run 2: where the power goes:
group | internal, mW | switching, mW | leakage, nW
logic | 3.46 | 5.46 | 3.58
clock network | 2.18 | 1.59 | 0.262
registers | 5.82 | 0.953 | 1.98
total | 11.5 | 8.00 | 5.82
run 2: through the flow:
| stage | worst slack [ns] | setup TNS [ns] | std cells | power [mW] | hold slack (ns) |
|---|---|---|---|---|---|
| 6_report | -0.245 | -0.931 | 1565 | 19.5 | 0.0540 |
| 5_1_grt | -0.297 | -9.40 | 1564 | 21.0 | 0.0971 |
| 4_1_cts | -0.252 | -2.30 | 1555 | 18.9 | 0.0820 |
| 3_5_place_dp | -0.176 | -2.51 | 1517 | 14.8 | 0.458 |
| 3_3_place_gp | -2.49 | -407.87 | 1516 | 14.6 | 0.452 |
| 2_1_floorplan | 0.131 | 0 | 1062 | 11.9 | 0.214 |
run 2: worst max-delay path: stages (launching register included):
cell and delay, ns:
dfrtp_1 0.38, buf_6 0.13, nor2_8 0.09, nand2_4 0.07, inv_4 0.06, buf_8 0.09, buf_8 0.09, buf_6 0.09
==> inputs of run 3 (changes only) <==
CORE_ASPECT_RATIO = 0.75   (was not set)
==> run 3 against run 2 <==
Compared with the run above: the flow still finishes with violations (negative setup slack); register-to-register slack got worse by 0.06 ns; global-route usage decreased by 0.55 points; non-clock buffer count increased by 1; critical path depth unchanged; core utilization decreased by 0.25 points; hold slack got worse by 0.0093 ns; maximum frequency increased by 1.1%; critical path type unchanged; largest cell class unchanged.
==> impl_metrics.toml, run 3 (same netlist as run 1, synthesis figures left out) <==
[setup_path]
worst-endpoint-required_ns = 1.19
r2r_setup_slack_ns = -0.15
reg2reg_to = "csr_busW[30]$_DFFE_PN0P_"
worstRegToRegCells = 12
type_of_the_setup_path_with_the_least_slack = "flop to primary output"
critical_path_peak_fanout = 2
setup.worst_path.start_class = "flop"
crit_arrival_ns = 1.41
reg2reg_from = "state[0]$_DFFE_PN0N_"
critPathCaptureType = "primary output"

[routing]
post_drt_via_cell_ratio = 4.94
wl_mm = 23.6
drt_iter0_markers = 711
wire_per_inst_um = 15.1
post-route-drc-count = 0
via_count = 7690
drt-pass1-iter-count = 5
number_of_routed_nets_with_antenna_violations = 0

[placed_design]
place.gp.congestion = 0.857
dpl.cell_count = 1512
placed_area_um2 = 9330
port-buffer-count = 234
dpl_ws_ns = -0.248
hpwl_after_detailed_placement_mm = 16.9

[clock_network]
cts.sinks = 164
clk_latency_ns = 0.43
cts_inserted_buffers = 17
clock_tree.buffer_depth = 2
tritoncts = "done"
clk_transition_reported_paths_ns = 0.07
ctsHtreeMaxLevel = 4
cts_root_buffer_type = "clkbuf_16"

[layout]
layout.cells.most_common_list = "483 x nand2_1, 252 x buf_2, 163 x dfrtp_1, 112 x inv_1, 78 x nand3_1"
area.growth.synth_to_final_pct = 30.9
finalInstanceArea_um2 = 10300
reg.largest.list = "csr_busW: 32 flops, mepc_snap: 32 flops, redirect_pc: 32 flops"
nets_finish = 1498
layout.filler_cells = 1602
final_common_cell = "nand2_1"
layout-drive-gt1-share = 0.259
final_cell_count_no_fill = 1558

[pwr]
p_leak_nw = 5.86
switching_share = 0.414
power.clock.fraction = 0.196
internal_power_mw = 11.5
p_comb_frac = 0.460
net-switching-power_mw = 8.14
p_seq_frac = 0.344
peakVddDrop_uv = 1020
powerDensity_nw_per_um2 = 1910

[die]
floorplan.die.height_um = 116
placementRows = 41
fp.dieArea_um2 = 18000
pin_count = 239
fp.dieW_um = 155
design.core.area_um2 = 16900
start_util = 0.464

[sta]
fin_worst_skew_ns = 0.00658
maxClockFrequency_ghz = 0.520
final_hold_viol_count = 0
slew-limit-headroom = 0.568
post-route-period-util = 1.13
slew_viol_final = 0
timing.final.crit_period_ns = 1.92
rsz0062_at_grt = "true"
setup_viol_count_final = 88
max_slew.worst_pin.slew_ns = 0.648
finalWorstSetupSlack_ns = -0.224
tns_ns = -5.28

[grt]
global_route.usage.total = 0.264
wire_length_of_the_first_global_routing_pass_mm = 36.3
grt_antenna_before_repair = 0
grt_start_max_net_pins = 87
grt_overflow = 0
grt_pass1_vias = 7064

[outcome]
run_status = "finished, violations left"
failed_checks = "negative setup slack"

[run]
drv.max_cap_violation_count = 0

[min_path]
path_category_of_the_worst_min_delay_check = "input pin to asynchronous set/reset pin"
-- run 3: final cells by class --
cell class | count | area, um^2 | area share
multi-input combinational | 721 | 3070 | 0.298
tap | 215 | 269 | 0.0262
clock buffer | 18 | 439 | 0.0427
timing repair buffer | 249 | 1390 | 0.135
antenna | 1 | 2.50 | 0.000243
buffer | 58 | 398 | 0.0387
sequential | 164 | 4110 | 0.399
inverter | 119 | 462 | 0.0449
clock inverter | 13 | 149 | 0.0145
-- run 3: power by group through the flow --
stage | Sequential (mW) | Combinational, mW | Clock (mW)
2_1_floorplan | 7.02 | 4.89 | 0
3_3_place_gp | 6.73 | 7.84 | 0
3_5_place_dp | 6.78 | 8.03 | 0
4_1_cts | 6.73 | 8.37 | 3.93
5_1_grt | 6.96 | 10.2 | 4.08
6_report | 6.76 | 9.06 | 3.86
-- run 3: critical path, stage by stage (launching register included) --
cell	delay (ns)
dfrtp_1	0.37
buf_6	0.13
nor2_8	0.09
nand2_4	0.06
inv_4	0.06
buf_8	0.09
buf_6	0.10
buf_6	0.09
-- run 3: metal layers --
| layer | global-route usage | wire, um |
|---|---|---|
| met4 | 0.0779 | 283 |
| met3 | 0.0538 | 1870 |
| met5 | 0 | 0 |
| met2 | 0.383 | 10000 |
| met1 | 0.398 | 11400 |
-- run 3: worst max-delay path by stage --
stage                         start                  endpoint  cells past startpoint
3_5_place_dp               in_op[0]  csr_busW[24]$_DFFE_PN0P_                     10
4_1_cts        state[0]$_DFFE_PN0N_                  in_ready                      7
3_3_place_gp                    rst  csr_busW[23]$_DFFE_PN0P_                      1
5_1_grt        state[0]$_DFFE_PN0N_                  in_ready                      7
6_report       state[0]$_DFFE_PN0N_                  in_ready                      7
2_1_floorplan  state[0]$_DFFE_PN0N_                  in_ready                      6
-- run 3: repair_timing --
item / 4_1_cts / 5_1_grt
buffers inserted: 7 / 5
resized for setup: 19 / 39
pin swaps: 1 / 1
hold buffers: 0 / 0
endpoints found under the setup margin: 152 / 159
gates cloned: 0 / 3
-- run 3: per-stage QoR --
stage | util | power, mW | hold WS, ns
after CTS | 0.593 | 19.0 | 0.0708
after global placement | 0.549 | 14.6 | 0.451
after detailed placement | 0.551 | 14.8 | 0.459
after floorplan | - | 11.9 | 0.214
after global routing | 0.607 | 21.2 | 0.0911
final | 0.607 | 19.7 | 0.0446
### config.mk
export PLATFORM = sky130hd
export DESIGN_NAME = rob_mem_port
export DESIGN_NICKNAME = d
export VERILOG_FILES = /design/src/rtl/rob_mem_port.sv
export SDC_FILE = /design/constraint.sdc
export NUM_CORES = 1
export LEC_CHECK = 0
export CORE_MARGIN = 5
export CORE_UTILIZATION = 30
export DETAILED_ROUTE_END_ITERATION = 10
export HOLD_SLACK_MARGIN = 0.1
export PLACE_DENSITY_LB_ADDON = 0.08
export SETUP_SLACK_MARGIN = 0.1
export SLEW_MARGIN = 20
export SYNTH_ARGS = -nofsm -noshare
export SYNTH_HDL_FRONTEND = slang
export SYNTH_SLANG_ARGS = --single-unit
### constraint.sdc
create_clock -name clk -period 3 [get_ports clk]
set_clock_uncertainty 0.1 [all_clocks]
set_input_delay 0.6 -clock clk [delete_from_list [all_inputs] [get_ports clk]]
set_output_delay 0.6 -clock clk [all_outputs]
set_load 0.01 [all_outputs]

━━━

→ **Task directions**:
Leave out every line above except those from the line with "after floorplan | - | 11.9 | 0.214" up to and including the line with "after global routing | 0.607 | 21.2 | 0.0911", and copy those exactly.

→ **Exercise answer**:
after floorplan | - | 11.9 | 0.214
after global routing | 0.607 | 21.2 | 0.0911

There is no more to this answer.